[WHAT THE TASK ASKS]:
Look through the material below and copy every line containing the word "asynchronous".

[DATA FOR ANALYSIS]:

File: src/rtl/vga_pattern_pkg.sv
// Shared definitions for the VGA test-pattern generator: pattern mode codes,
// default 640x480@60 timing and colour-level helpers.
package vga_pattern_pkg;

  typedef enum logic [1:0] {
    MODE_BARS    = 2'd0,
    MODE_CHECKER = 2'd1,
    MODE_RAMP    = 2'd2,
    MODE_GRID    = 2'd3
  } mode_e;

  localparam int DEF_CDEPTH  = 4;
  localparam int DEF_HACTIVE = 640;
  localparam int DEF_HFRONT  = 16;
  localparam int DEF_HWIDTH  = 96;
  localparam int DEF_HBACK   = 48;
  localparam int DEF_VACTIVE = 480;
  localparam int DEF_VFRONT  = 10;
  localparam int DEF_VWIDTH  = 2;
  localparam int DEF_VBACK   = 33;
  localparam int DEF_CHK     = 32;

  localparam int MAX_CDEPTH  = 16;

  // Full-scale level for a channel of the given depth, right-aligned.
  function automatic logic [MAX_CDEPTH-1:0] colour_white(input int cdepth);
    return MAX_CDEPTH'((64'd1 << cdepth) - 64'd1);
  endfunction

  function automatic logic [MAX_CDEPTH-1:0] colour_black();
    return '0;
  endfunction

endpackage

File: src/rtl/vga_timing.sv
// Horizontal/vertical raster counters with combinational sync, active-area
// and end-of-frame decode; everything advances only on the pixel strobe.
module vga_timing
  import vga_pattern_pkg::*;
#(
  parameter int HACTIVE = DEF_HACTIVE,
  parameter int HFRONT  = DEF_HFRONT,
  parameter int HWIDTH  = DEF_HWIDTH,
  parameter int HBACK   = DEF_HBACK,
  parameter int VACTIVE = DEF_VACTIVE,
  parameter int VFRONT  = DEF_VFRONT,
  parameter int VWIDTH  = DEF_VWIDTH,
  parameter int VBACK   = DEF_VBACK,
  localparam int HTOTAL = HACTIVE + HFRONT + HWIDTH + HBACK,
  localparam int VTOTAL = VACTIVE + VFRONT + VWIDTH + VBACK,
  localparam int HW     = $clog2(HTOTAL),
  localparam int VW     = $clog2(VTOTAL)
) (
  input  logic          clk,
  input  logic          rst,
  input  logic          pck_en,
  output logic [HW-1:0] hcnt,
  output logic [VW-1:0] vcnt,
  output logic          hs_n,
  output logic          vs_n,
  output logic          active,
  output logic          frame_end
);

  localparam logic [HW-1:0] H_ACT   = HW'(HACTIVE);
  localparam logic [HW-1:0] H_LAST  = HW'(HTOTAL - 1);
  localparam logic [HW-1:0] HS_BEG  = HW'(HACTIVE + HFRONT);
  localparam logic [HW-1:0] HS_END  = HW'(HACTIVE + HFRONT + HWIDTH);
  localparam logic [VW-1:0] V_ACT   = VW'(VACTIVE);
  localparam logic [VW-1:0] V_LAST  = VW'(VTOTAL - 1);
  localparam logic [VW-1:0] VS_BEG  = VW'(VACTIVE + VFRONT);
  localparam logic [VW-1:0] VS_END  = VW'(VACTIVE + VFRONT + VWIDTH);

  logic h_last;
  logic v_last;

  assign h_last = (hcnt == H_LAST);
  assign v_last = (vcnt == V_LAST);

  // NOTE: state registers use non-blocking assignments so every flop samples
  // the pre-edge values of its neighbours, regardless of statement order.
  always_ff @(posedge clk or posedge rst) begin
    if (rst) begin
      hcnt <= '0;
      vcnt <= '0;
    end else if (pck_en) begin
      if (h_last) begin
        hcnt <= '0;
        vcnt <= v_last ? '0 : vcnt + 1'b1;
      end else begin
        hcnt <= hcnt + 1'b1;
      end
    end
  end

  assign hs_n      = !((hcnt >= HS_BEG) && (hcnt < HS_END));
  assign vs_n      = !((vcnt >= VS_BEG) && (vcnt < VS_END));
  assign active    = (hcnt < H_ACT) && (vcnt < V_ACT);
  assign frame_end = h_last && v_last;

endmodule

File: src/rtl/vga_pattern_gen.sv
// VGA test-pattern generator: raster timing, four frame-synchronous patterns
// and a two-stage output pipeline. Define PATTERN_SCROLL_EN to scroll left 1 px/frame.
module vga_pattern_gen
  import vga_pattern_pkg::*;
#(
  parameter int CDEPTH  = DEF_CDEPTH,
  parameter int HACTIVE = DEF_HACTIVE,
  parameter int HFRONT  = DEF_HFRONT,
  parameter int HWIDTH  = DEF_HWIDTH,
  parameter int HBACK   = DEF_HBACK,
  parameter int VACTIVE = DEF_VACTIVE,
  parameter int VFRONT  = DEF_VFRONT,
  parameter int VWIDTH  = DEF_VWIDTH,
  parameter int VBACK   = DEF_VBACK,
  parameter int CHK     = DEF_CHK
) (
  input  logic              CLK,
  input  logic              RST,
  input  logic              PCK_EN,
  input  logic [1:0]        MODE,
  output logic [CDEPTH-1:0] VGA_R,
  output logic [CDEPTH-1:0] VGA_G,
  output logic [CDEPTH-1:0] VGA_B,
  output logic              VGA_HS,
  output logic              VGA_VS,
  output logic              VGA_DE,
  output logic              FRAME_START
);

  localparam int HTOTAL = HACTIVE + HFRONT + HWIDTH + HBACK;
  localparam int VTOTAL = VACTIVE + VFRONT + VWIDTH + VBACK;
  localparam int HW     = $clog2(HTOTAL);
  localparam int VW     = $clog2(VTOTAL);
  localparam int CB     = $clog2(CHK);

  localparam logic [CDEPTH-1:0] WHITE = CDEPTH'(colour_white(CDEPTH));
  localparam logic [CDEPTH-1:0] BLACK = CDEPTH'(colour_black());

  typedef struct packed {
    logic [CDEPTH-1:0] r;
    logic [CDEPTH-1:0] g;
    logic [CDEPTH-1:0] b;
    logic              de;
    logic              hs_n;
    logic              vs_n;
    logic              first;
  } pix_t;

  localparam pix_t PIX_RST = '{r: '0, g: '0, b: '0, de: 1'b0,
                               hs_n: 1'b1, vs_n: 1'b1, first: 1'b0};

  logic [HW-1:0] hcnt;
  logic [VW-1:0] vcnt;
  logic          hs_n;
  logic          vs_n;
  logic          active;
  logic          frame_end;

  vga_timing #(
    .HACTIVE (HACTIVE), .HFRONT (HFRONT), .HWIDTH (HWIDTH), .HBACK (HBACK),
    .VACTIVE (VACTIVE), .VFRONT (VFRONT), .VWIDTH (VWIDTH), .VBACK (VBACK)
  ) u_timing (
    .clk       (CLK),
    .rst       (RST),
    .pck_en    (PCK_EN),
    .hcnt      (hcnt),
    .vcnt      (vcnt),
    .hs_n      (hs_n),
    .vs_n      (vs_n),
    .active    (active),
    .frame_end (frame_end)
  );

  mode_e         mode_q;
  logic [HW-1:0] x;
  logic [VW-1:0] y;

  assign y = vcnt;

`ifdef PATTERN_SCROLL_EN
  localparam int SW   = 10;
  localparam int SUMW = ((HW > SW) ? HW : SW) + 1;

  logic [SW-1:0]   scroll_q;
  logic [SUMW-1:0] x_sum;

  // hcnt and the offset are each below HACTIVE in the visible area, so one
  // conditional subtract is a complete mod HACTIVE.
  assign x_sum = SUMW'(hcnt) + SUMW'(scroll_q);
  assign x     = (x_sum >= SUMW'(HACTIVE)) ? HW'(x_sum - SUMW'(HACTIVE)) : HW'(x_sum);

  always_ff @(posedge CLK or posedge RST) begin
    if (RST) begin
      scroll_q <= '0;
    end else if (PCK_EN && frame_end) begin
      scroll_q <= (scroll_q == SW'(HACTIVE - 1)) ? '0 : scroll_q + 1'b1;
    end
  end
`else
  assign x = hcnt;
`endif

  logic [HW+2:0]        bar_full;
  logic [2:0]           bar;
  logic [VW+1:0]        band_full;
  logic                 band_odd;
  logic [2:0]           bar_idx;
  logic [HW+CDEPTH-1:0] ramp_full;
  logic [CDEPTH-1:0]    ramp;
  logic                 chk_black;
  logic                 grid_on;

  assign bar_full  = {x, 3'b000} / (HW+3)'(HACTIVE);
  assign bar       = (bar_full > (HW+3)'(7)) ? 3'd7 : bar_full[2:0];
  assign band_full = {y, 2'b00} / (VW+2)'(VACTIVE);
  assign band_odd  = |(band_full & (VW+2)'(1));
  assign bar_idx   = band_odd ? 3'd7 - bar : bar;

  assign ramp_full = {x, {CDEPTH{1'b0}}} / (HW+CDEPTH)'(HACTIVE);
  assign ramp      = (ramp_full > (HW+CDEPTH)'(2**CDEPTH - 1)) ? WHITE : ramp_full[CDEPTH-1:0];

  assign chk_black = x[CB] ^ y[CB];
  assign grid_on   = ((x & HW'(CHK - 1)) == '0) || ((y & VW'(CHK - 1)) == '0) ||
                     (x == HW'(HACTIVE - 1)) || (y == VW'(VACTIVE - 1));

  pix_t pat;
  pix_t s1;

  // NOTE: pat gets a full default before the case so no path leaves a field
  // unassigned, which would otherwise infer a latch.
  always_comb begin
    pat       = PIX_RST;
    pat.de    = active;
    pat.hs_n  = hs_n;
    pat.vs_n  = vs_n;
    pat.first = active && (hcnt == '0) && (vcnt == '0);
    case (mode_q)
      MODE_BARS: begin
        pat.r = {CDEPTH{bar_idx[2]}};
        pat.g = {CDEPTH{bar_idx[1]}};
        pat.b = {CDEPTH{bar_idx[0]}};
      end
      MODE_CHECKER: begin
        pat.r = chk_black ? BLACK : WHITE;
        pat.g = chk_black ? BLACK : WHITE;
        pat.b = chk_black ? BLACK : WHITE;
      end
      MODE_RAMP: begin
        pat.r = ramp;
        pat.g = ramp;
        pat.b = ramp;
      end
      MODE_GRID: begin
        pat.r = grid_on ? WHITE : BLACK;
        pat.g = grid_on ? WHITE : BLACK;
        pat.b = grid_on ? WHITE : BLACK;
      end
    endcase
  end

  // Mode is only taken on the last pixel of a frame, so a frame never mixes patterns.
  always_ff @(posedge CLK or posedge RST) begin
    if (RST) begin
      mode_q <= MODE_BARS;
      s1     <= PIX_RST;
    end else if (PCK_EN) begin
      s1 <= pat;
      if (frame_end) begin
        mode_q <= mode_e'(MODE);
      end
    end
  end

  // FRAME_START is a one-CLK pulse, so unlike the other outputs it is not held.
  always_ff @(posedge CLK or posedge RST) begin
    if (RST) begin
      VGA_R       <= '0;
      VGA_G       <= '0;
      VGA_B       <= '0;
      VGA_HS      <= 1'b1;
      VGA_VS      <= 1'b1;
      VGA_DE      <= 1'b0;
      FRAME_START <= 1'b0;
    end else begin
      FRAME_START <= PCK_EN && s1.first;
      if (PCK_EN) begin
        VGA_R  <= s1.de ? s1.r : BLACK;
        VGA_G  <= s1.de ? s1.g : BLACK;
        VGA_B  <= s1.de ? s1.b : BLACK;
        VGA_HS <= s1.hs_n;
        VGA_VS <= s1.vs_n;
        VGA_DE <= s1.de;
      end
    end
  end

endmodule

File: config.mk
export PLATFORM = sky130hd
export DESIGN_NAME = vga_pattern_gen
export DESIGN_NICKNAME = d
export VERILOG_FILES = /design/src/rtl/vga_pattern_pkg.sv /design/src/rtl/vga_timing.sv /design/src/rtl/vga_pattern_gen.sv
export SDC_FILE = /design/constraint.sdc
export NUM_CORES = 1
export LEC_CHECK = 0
export CAP_MARGIN = 40
export CELL_PAD_IN_SITES_DETAIL_PLACEMENT = 0
export CELL_PAD_IN_SITES_GLOBAL_PLACEMENT = 1
export CORE_MARGIN = 4
export CORE_UTILIZATION = 42
export CTS_CLUSTER_SIZE = 12
export DETAILED_ROUTE_END_ITERATION = 8
export PLACE_DENSITY_LB_ADDON = 0.15
export SKIP_LAST_GASP = 1
export SLEW_MARGIN = 30
export SYNTH_ARGS = -nofsm -noshare
export SYNTH_HDL_FRONTEND = slang
export SYNTH_SLANG_ARGS = --single-unit
export TNS_END_PERCENT = 10
File: constraint.sdc
create_clock -name CLK -period 3.1 [get_ports CLK]
set_input_delay 0.465 -clock CLK [delete_from_list [all_inputs] [get_ports CLK]]
set_output_delay 0.465 -clock CLK [all_outputs]
set_load 0.02 [all_outputs]
After elaboration in Yosys (flattened, before gate mapping)
Index checks and enable logic that the tools add are counted.
{"block": "op_classes", "div": 3, "bitwise_logic": 1, "addsub": 3, "reduce_logical": 19, "n_mux": 11, "n_eq_ne": 7, "n_lt_le_gt_ge": 8}
{"operator": "$pmux W12 S4", "n": 1}
{"operator": "$logic_not A10 Y1", "n": 4}
{"operator": "$eq A10 B10 Y1 const B", "n": 3}
{"operator": "$mux W4", "n": 6}
{"operator": "$add A10 B1 Y10 const B", "n": 2}
{"operator": "$lt A10 B10 Y1 const B", "n": 2}
{"operator": "$lt A10 B9 Y1 const B", "n": 2}
{"operator": "$mux W10", "n": 2}
{"operator": "$div A14 B10 Y14 const B", "n": 1}
{"operator": "$gt A14 B4 Y1 const B", "n": 1}
{"operator": "$div A13 B10 Y13 const B", "n": 1}
{"operator": "$gt A13 B3 Y1 const B", "n": 1}
{"operator": "$div A12 B9 Y12 const B", "n": 1}
{"operator": "$eq A10 B9 Y1 const B", "n": 1}
{"operator": "$ge A10 B10 Y1 const B", "n": 1}
{"operator": "$ge A10 B9 Y1 const B", "n": 1}
{"operator": "$logic_and A1 B1 Y1", "n": 7}
{"operator": "$mux W3", "n": 2}
{"operator": "$eq A2 B2 Y1 const B", "n": 2}
{"operator": "$reduce_and A2 Y1", "n": 2}
{"operator": "$logic_or A1 B1 Y1", "n": 3}
{"operator": "$sub A3 B3 Y3 const A", "n": 1}
{"operator": "$eq A2 B1 Y1 const B", "n": 1}
{"operator": "$logic_not A1 Y1", "n": 2}
{"operator": "2 further kinds", "n": 2}
{"block": "word_totals", "word_cells": 69, "out_inout_bits": 16, "regBits": 54, "input_bits": 5}

Longest topological paths before layout
Gate-level depths: netlist of the first run.
{"block": "logic_depth", "word_depth": 6, "mapped_depth": 14, "mapped_depth_nobuf": 12}

Modules after synthesis
From an unflattened synthesis of the first run, not the netlist that was laid out.
{"block": "hier_totals", "cells_unflattened": 352, "area_unflattened_um2": 3249.4}
{"module": "vga_pattern_gen", "cells_each": 237, "area_each_um2": 2108.3, "instances": 1}
{"module": "vga_timing", "cells_each": 115, "area_each_um2": 1141.1, "instances": 1}

Worst setup path before layout of the first run
OpenSTA, ideal clock, no wires.
{"block": "synth_path", "kind": "register to register", "start": "reg u_timing.hcnt[0]", "end": "reg s1[12] (netlist bit)", "required_ps": 3018, "n_path_buf": 1, "slack_ps": -333, "stages_incl_launch_ff": 14, "t_arrival_ps": 3351, "path_cell_list": "dfrtp_1 -> inv_1 -> ha_1 -> or4b_4 -> buf_6 -> nor3_4 -> xnor2_1 -> and3_1 -> o21ai_2 -> a311o_1 -> a211oi_2 -> a21bo_1 -> a211o_1 -> a31oi_1"}
{"block": "synth_via", "elab_chain_len": 6, "word_cells_on_any_way": 15, "classes_between": "add/sub (1); div (2); order compare (2); eq/ne (1); mux (5); reduce/logical (4)"}
{"element": "start: declaration", "line": "vga_timing.sv:22", "text": "output logic [HW-1:0] hcnt,"}
{"element": "start signal: assignment", "line": "vga_timing.sv:56", "text": "hcnt <= hcnt + 1'b1;"}
{"element": "branches (longest 5 deep; another with $div A14 B10 Y14)"}
{"element": "$pmux W12 S4 *", "line": "vga_pattern_gen.sv:137", "text": "case (mode_q)"}
{"element": "end signal: assignment", "line": "vga_pattern_gen.sv:167", "text": "s1 <= pat;"}
{"element": "end: declaration", "line": "vga_pattern_gen.sv:127", "text": "pix_t s1;"}
Every way passes the cells marked *.
A chain may end at the register's enable or synchronous reset.

Worst setup path after layout of the first run
{"block": "layout_path", "start": "reg u_timing.hcnt[0]", "end": "reg s1[4] (netlist bit)"}
{"block": "layout_via", "elab_chain_len": 6, "word_cells_on_any_way": 15, "classes_between": "add/sub (1); div (2); order compare (2); eq/ne (1); mux (5); reduce/logical (4)"}
{"element": "branches (longest 5 deep; another with $div A14 B10 Y14)"}
{"element": "$pmux W12 S4 *", "line": "vga_pattern_gen.sv:137"}
Marks and branches as above.

==> impl_metrics.toml, run 1 <==
[status]
status = "finished, violations left"
failed_checks = "negative setup slack"

[grt]
largest_net_degree_at_the_start_of_global_routing = 44
grt_antenna_before_repair = 0
first_global_vias = 3989
gr-total-overflow = 0
grt_use_total_pct = 20.9
wire_length_of_the_first_global_routing_pass_microns = 19700

[finish]
post_route_cells_drive_above_1_share_pct = 25.6
flow.area_growth_from_synthesis_pct = 26.1
fin_cells = 719
diodes = 0
finish.net_count = 597

[detailed_routing]
post_drt_via_cell_ratio = 5.66
drt_pre_antenna_iters = 5
route.met3.wl_microns = 471
met1Wirelength_microns = 5570
average_detailed_routed_wire_length_per_instance_microns = 16.5
top_layer_used = "met4"
detail_route.drc_violations = 0
detailroute.via_count = 4072
route.antenna.remaining_nets = 0
wl_met2_microns = 5550
totalWireLength_microns = 11800
drtIter0Drc = 225

[cts]
cts_inserted_buffers = 5
clk_pin_slew_worst_paths_ns = 0.11
max_buffers_root_to_sink = 2
worstSkewPairLatency_ns = 0.31
postCtsHoldBufs = 0
cts_htree_levels = 2
cts_root_buffer = "sky130_fd_sc_hd__clkbuf_8"
cts_tree = "done"
cts_sinks = 54

[timing]
min_period_ns = 3.30
post-route-period-util_pct = 106
maxSlewViolCount = 0
timing.final.setup_violations = 12
fin_skew_ns = 0.0112
worstMarginPinSlew_ns = 0.661
finalHoldViolations = 0
rsz_0062_raised_after_global_routing = "yes"
timing.fmax_mhz = 303
final_critical_path_setup_slack_ns = -0.197
timing.slew.headroom_pct = 55.9

[yosys]
synth_largest_area_cell = "sky130_fd_sc_hd__dfrtp_1"
synth.area.top_cells = "sky130_fd_sc_hd__dfrtp_1 30%, sky130_fd_sc_hd__o21ai_0 4.9%, sky130_fd_sc_hd__xnor2_1 4.8%"
post_synth_most_frequent_cells = "50 x sky130_fd_sc_hd__dfrtp_1, 45 x sky130_fd_sc_hd__nor2_1, 42 x sky130_fd_sc_hd__nand2_1"
synth_flop_cell = "sky130_fd_sc_hd__dfrtp_1"
syn_area_per_cell_sq_um = 8.27
netlist_instances = 504
synth.distinct_cells = 82
synth_edf_count = 0
synth-async-reset-ratio_pct = 100
synth_top_cell_area_share_pct = 30.0
ys_seq_area_share_pct = 32.5
netlist_area_sq_um = 4170
postSynthRegisterBits = 54
synth.most_common_cell = "sky130_fd_sc_hd__dfrtp_1"
synthesis.nets = 516
synthesis.yosys.warnings = 0

[critical_path]
crit_path_cell_trace = "inv_2, ha_4, or4b_4, nor2_8, o221ai_4, buf_6, or2_4, a32oi_4, a21oi_1, a211oi_2, a21bo_1, a211o_1, a31oi_1"
data_arrival_time_of_the_critical_path_ns = 3.53
worst_path_largest_cell_delay_ns = 0.60
crit_path_top_delay_cell = "sky130_fd_sc_hd__or4b_4"
setup.worst_path.start_class = "register"
required_time_reported_for_the_critical_path_endpoint_ns = 3.33
family_with_the_most_delay_on_the_worst_path = "compound AO/OA/AOI/OAI gates"
crit_fanout = 7
setup.worst_path.end_class = "register"
worst-path-buf-inv = 2
worstSetupPathType = "reg2reg"

[place]
hpwl_microns = 9270
placement.io_buffers = 20
placed_cells_incl_taps = 710
finalWeightedCongestion = 0.923
place_worst_setup_slack_ns = -0.241

[die]
area_enclosed_by_the_die_boundary_sq_um = 11600
pin_count = 21
die_height_microns = 108
core.rowCount = 36
chipWidth_microns = 108
initial_utilization_pct = 42.8
floorplan.core_area_sq_um = 9730

[power_and_ir_drop]
power.leakage_nw = 2.16
power_per_cell_area_nw_per_um2 = 769
vdd_drop_max_uv = 279

[hold_path]
hp-class = "reg2reg"

[run]
number_of_violations_of_the_max_capacitance_limit = 0
-- routing by layer --
metal	up-vias	GRT usage [%]
met5	-	0
met4	0	5.32
met3	20	2.70
met2	101	34.2
met1	1947	29.3
li1	2004	-
-- where the power goes --
part	total (mW)	leakage (nW)	internal (mW)	switching, mW
logic	2.60	1.45	1.21	1.39
registers	1.03	0.660	0.878	0.151
clock network	0.412	0.0483	0.164	0.249
total	4.04	2.16	2.25	1.79
-- cells by family (layout without fill, tap and decap cells) --
group | Yosys count | count (layout) | share of synthesized area, %
buf+inv | 68 | 150 | 6.69
fa+ha+maj | 8 | 8 | 2.34
xor+xnor | 28 | 28 | 5.88
flops | 54 | 54 | 32.5
simple gates | 184 | 184 | 23.6
compound gates | 153 | 153 | 26.6
mux | 9 | 9 | 2.37
-- through the flow --
stage | hold WS, ns | total power, mW | TNS, ns | area, sq um | utilization (%)
2_1_floorplan | 0.450 | 2.56 | -1.09 | 4210 | -
3_3_place_gp | 0.466 | 3.53 | -1.42 | 5110 | 52.5
3_5_place_dp | 0.470 | 3.56 | -1.77 | 5110 | 52.5
4_1_cts | 0.488 | 4.01 | -1.66 | 5230 | 53.8
5_1_grt | 0.519 | 4.34 | -3.95 | 5250 | 54.0
6_report | 0.478 | 4.04 | -1.47 | 5250 | 54.0
-- worst register-to-register path, cell delays in order (launching register included) --
cell and delay [ns]:
sky130_fd_sc_hd__dfrtp_1 0.38, sky130_fd_sc_hd__inv_2 0.07, sky130_fd_sc_hd__ha_4 0.18, sky130_fd_sc_hd__or4b_4 0.60, sky130_fd_sc_hd__nor2_8 0.13, sky130_fd_sc_hd__o221ai_4 0.17
sky130_fd_sc_hd__buf_6 0.19, sky130_fd_sc_hd__or2_4 0.27, sky130_fd_sc_hd__a32oi_4 0.18, sky130_fd_sc_hd__a21oi_1 0.10, sky130_fd_sc_hd__a211oi_2 0.26, sky130_fd_sc_hd__a21bo_1 0.24
sky130_fd_sc_hd__a211o_1 0.28, sky130_fd_sc_hd__a31oi_1 0.15
-- final cells by class --
| class | instances | area [sq um] |
|---|---|---|
| clock buffers | 5 | 68.8 |
| clock inverters | 3 | 26.3 |
| fillers | 957 | 4480 |
| inverters | 32 | 120 |
| multi-input cells | 382 | 2610 |
| flip-flops and latches | 54 | 1360 |
| well taps | 133 | 166 |
| repair buffers | 110 | 905 |
-- layout by cell type (no fill, tap or decap), types with 10 or more instances in the layout --
master,instances
sky130_fd_sc_hd__clkdlybuf4s50_1,20
sky130_fd_sc_hd__nor2_1,45
sky130_fd_sc_hd__buf_4,87
sky130_fd_sc_hd__xnor2_1,22
sky130_fd_sc_hd__dfrtp_1,50
sky130_fd_sc_hd__nand4_1,13
sky130_fd_sc_hd__o21ai_0,41
sky130_fd_sc_hd__a21oi_1,20
sky130_fd_sc_hd__nand2_1,42
sky130_fd_sc_hd__o211ai_1,10
sky130_fd_sc_hd__inv_1,27
sky130_fd_sc_hd__a31oi_1,11
sky130_fd_sc_hd__nor3_1,13
sky130_fd_sc_hd__nand3_1,14
-- worst paths after layout --
| kind | cells after the start | endpoint | startpoint | slack (ns) |
|---|---|---|---|---|
| max | 13 | s1[4] | u_timing.hcnt[0] | -0.20 |
| min | 2 | VGA_R[1] | s1[13] | 0.48 |
| max reg2reg | 13 | s1[4] | u_timing.hcnt[0] | -0.20 |
| min reg2reg | 2 | VGA_R[1] | s1[13] | 0.48 |
| max in group asynchronous | 3 | u_timing.hcnt[2] | RST | 1.90 |
| min in group asynchronous | 2 | VGA_DE | RST | 0.55 |
-- state kept, by name (all words and copies together), names as in the netlist --
register,count
u_timing.vcnt,10
VGA_HS,1
VGA_R,4
VGA_DE,1
VGA_B,4
s1,16
FRAME_START,1
u_timing.hcnt,10
VGA_VS,1
VGA_G,4
mode_q,2
-- timing repair --
action                                 CTS  global route
pin swaps                                4             2
endpoints found under the hold margin    0             0
setup endpoints to repair               12            12
setup buffers                            1             0
resized for setup                        4             5
No activity file was read; power rests on OpenSTA's default activity.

[SOLUTION]:
| max in group asynchronous | 3 | u_timing.hcnt[2] | RST | 1.90 |
| min in group asynchronous | 2 | VGA_DE | RST | 0.55 |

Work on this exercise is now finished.